%%
$ cat src/sv/hcb_ctrl.sv
// Sequencer for clear, count, encode and the multi-phase code build.
module hcb_ctrl import hcb_pkg::*; (
  input  logic     clk_i,
  input  logic     rst_ni,
  input  logic     in_valid_i,
  input  op_e      in_op_i,
  input  dp_stat_t stat_i,
  output logic     in_ready_o,
  output dp_cmd_t  cmd_o
);

  typedef enum logic [4:0] {
    S_IDLE, S_EXEC, S_EMIT, S_INIT_RD, S_INIT_WR, S_PLAN, S_SCAN, S_SCAN_END,
    S_MRG_A, S_MRG_B, S_MRG_N, S_C_RD, S_C_CHK, S_C_WALK, S_C_STEP, S_C_MUL,
    S_C_ACC, S_FIN
  } state_e;

  state_e state_q, state_d;

  assign in_ready_o = (state_q == S_IDLE);

  always_comb begin
    state_d   = state_q;
    cmd_o.op  = CMD_NONE;
    unique case (state_q)
      S_IDLE: begin
        if (in_valid_i) begin
          cmd_o.op = CMD_ACCEPT;
          state_d  = (in_op_i == OP_BUILD) ? S_INIT_RD : S_EXEC;
        end
      end
      S_EXEC: begin
        cmd_o.op = CMD_EXEC;
        state_d  = S_EMIT;
      end
      S_EMIT: begin
        if (stat_i.out_free) begin
          cmd_o.op = CMD_EMIT;
          state_d  = S_IDLE;
        end
      end
      S_INIT_RD: begin
        cmd_o.op = CMD_INIT_RD;
        state_d  = S_INIT_WR;
      end
      S_INIT_WR: begin
        cmd_o.op = CMD_INIT_WR;
        state_d  = stat_i.init_last ? S_PLAN : S_INIT_RD;
      end
      S_PLAN: begin
        cmd_o.op = CMD_PLAN;
        state_d  = stat_i.multi ? S_SCAN : S_C_RD;
      end
      S_SCAN: begin
        cmd_o.op = CMD_SCAN;
        state_d  = stat_i.scan_last ? S_SCAN_END : S_SCAN;
      end
      S_SCAN_END: begin
        cmd_o.op = CMD_SCAN_END;
        state_d  = S_MRG_A;
      end
      S_MRG_A: begin
        cmd_o.op = CMD_MRG_A;
        state_d  = S_MRG_B;
      end
      S_MRG_B: begin
        cmd_o.op = CMD_MRG_B;
        state_d  = S_MRG_N;
      end
      S_MRG_N: begin
        cmd_o.op = CMD_MRG_N;
        state_d  = stat_i.merge_last ? S_C_RD : S_SCAN;
      end
      S_C_RD: begin
        cmd_o.op = CMD_C_RD;
        state_d  = S_C_CHK;
      end
      S_C_CHK: begin
        cmd_o.op = CMD_C_CHK;
        state_d  = stat_i.cnt_zero ? S_C_ACC : S_C_WALK;
      end
      S_C_WALK: begin
        cmd_o.op = CMD_C_WALK;
        state_d  = stat_i.at_root ? S_C_MUL : S_C_STEP;
      end
      S_C_STEP: begin
        cmd_o.op = CMD_C_STEP;
        state_d  = S_C_WALK;
      end
      S_C_MUL: begin
        cmd_o.op = CMD_C_MUL;
        state_d  = S_C_ACC;
      end
      S_C_ACC: begin
        cmd_o.op = CMD_C_ACC;
        state_d  = stat_i.sym_last ? S_FIN : S_C_RD;
      end
      S_FIN: begin
        cmd_o.op = CMD_FIN;
        state_d  = S_EMIT;
      end
      default: state_d = S_IDLE;
    endcase
  end

  always_ff @(posedge clk_i or negedge rst_ni) begin
    if (!rst_ni) begin
      state_q <= S_IDLE;
    end else begin
      state_q <= state_d;
    end
  end

endmodule

$ cat config.mk
export PLATFORM = sky130hd
export DESIGN_NAME = hcb_ctrl
export DESIGN_NICKNAME = d
export VERILOG_FILES = /design/src/sv/hcb_pkg.sv /design/src/sv/hcb_ctrl.sv
export SDC_FILE = /design/constraint.sdc
export NUM_CORES = 1
export LEC_CHECK = 0
export BUFFER_PORTS_ARGS = -buffer_cell sky130_fd_sc_hd__buf_2
export CAP_MARGIN = 10
export CORE_MARGIN = 3
export CORE_UTILIZATION = 44
export DETAILED_ROUTE_END_ITERATION = 6
export GPL_TIMING_DRIVEN = 0
export PLACE_DENSITY = 0.73
export SYNTH_ARGS = -nofsm -noshare
export SYNTH_HDL_FRONTEND = slang
export SYNTH_SLANG_ARGS = --single-unit
$ cat constraint.sdc
create_clock -name clk_i -period 1.3 [get_ports clk_i]
set_input_delay 0.065 -clock clk_i [delete_from_list [all_inputs] [get_ports clk_i]]
set_output_delay 0.065 -clock clk_i [all_outputs]
set_load 0.01 [all_outputs]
%%
Whatever else the listing above holds, retype exactly only the lines from the one containing "export PLATFORM = sky130hd" to the one containing "export BUFFER_PORTS_ARGS = -buffer_cell", both ends kept.

export PLATFORM = sky130hd
export DESIGN_NAME = hcb_ctrl
export DESIGN_NICKNAME = d
export VERILOG_FILES = /design/src/sv/hcb_pkg.sv /design/src/sv/hcb_ctrl.sv
export SDC_FILE = /design/constraint.sdc
export NUM_CORES = 1
export LEC_CHECK = 0
export BUFFER_PORTS_ARGS = -buffer_cell sky130_fd_sc_hd__buf_2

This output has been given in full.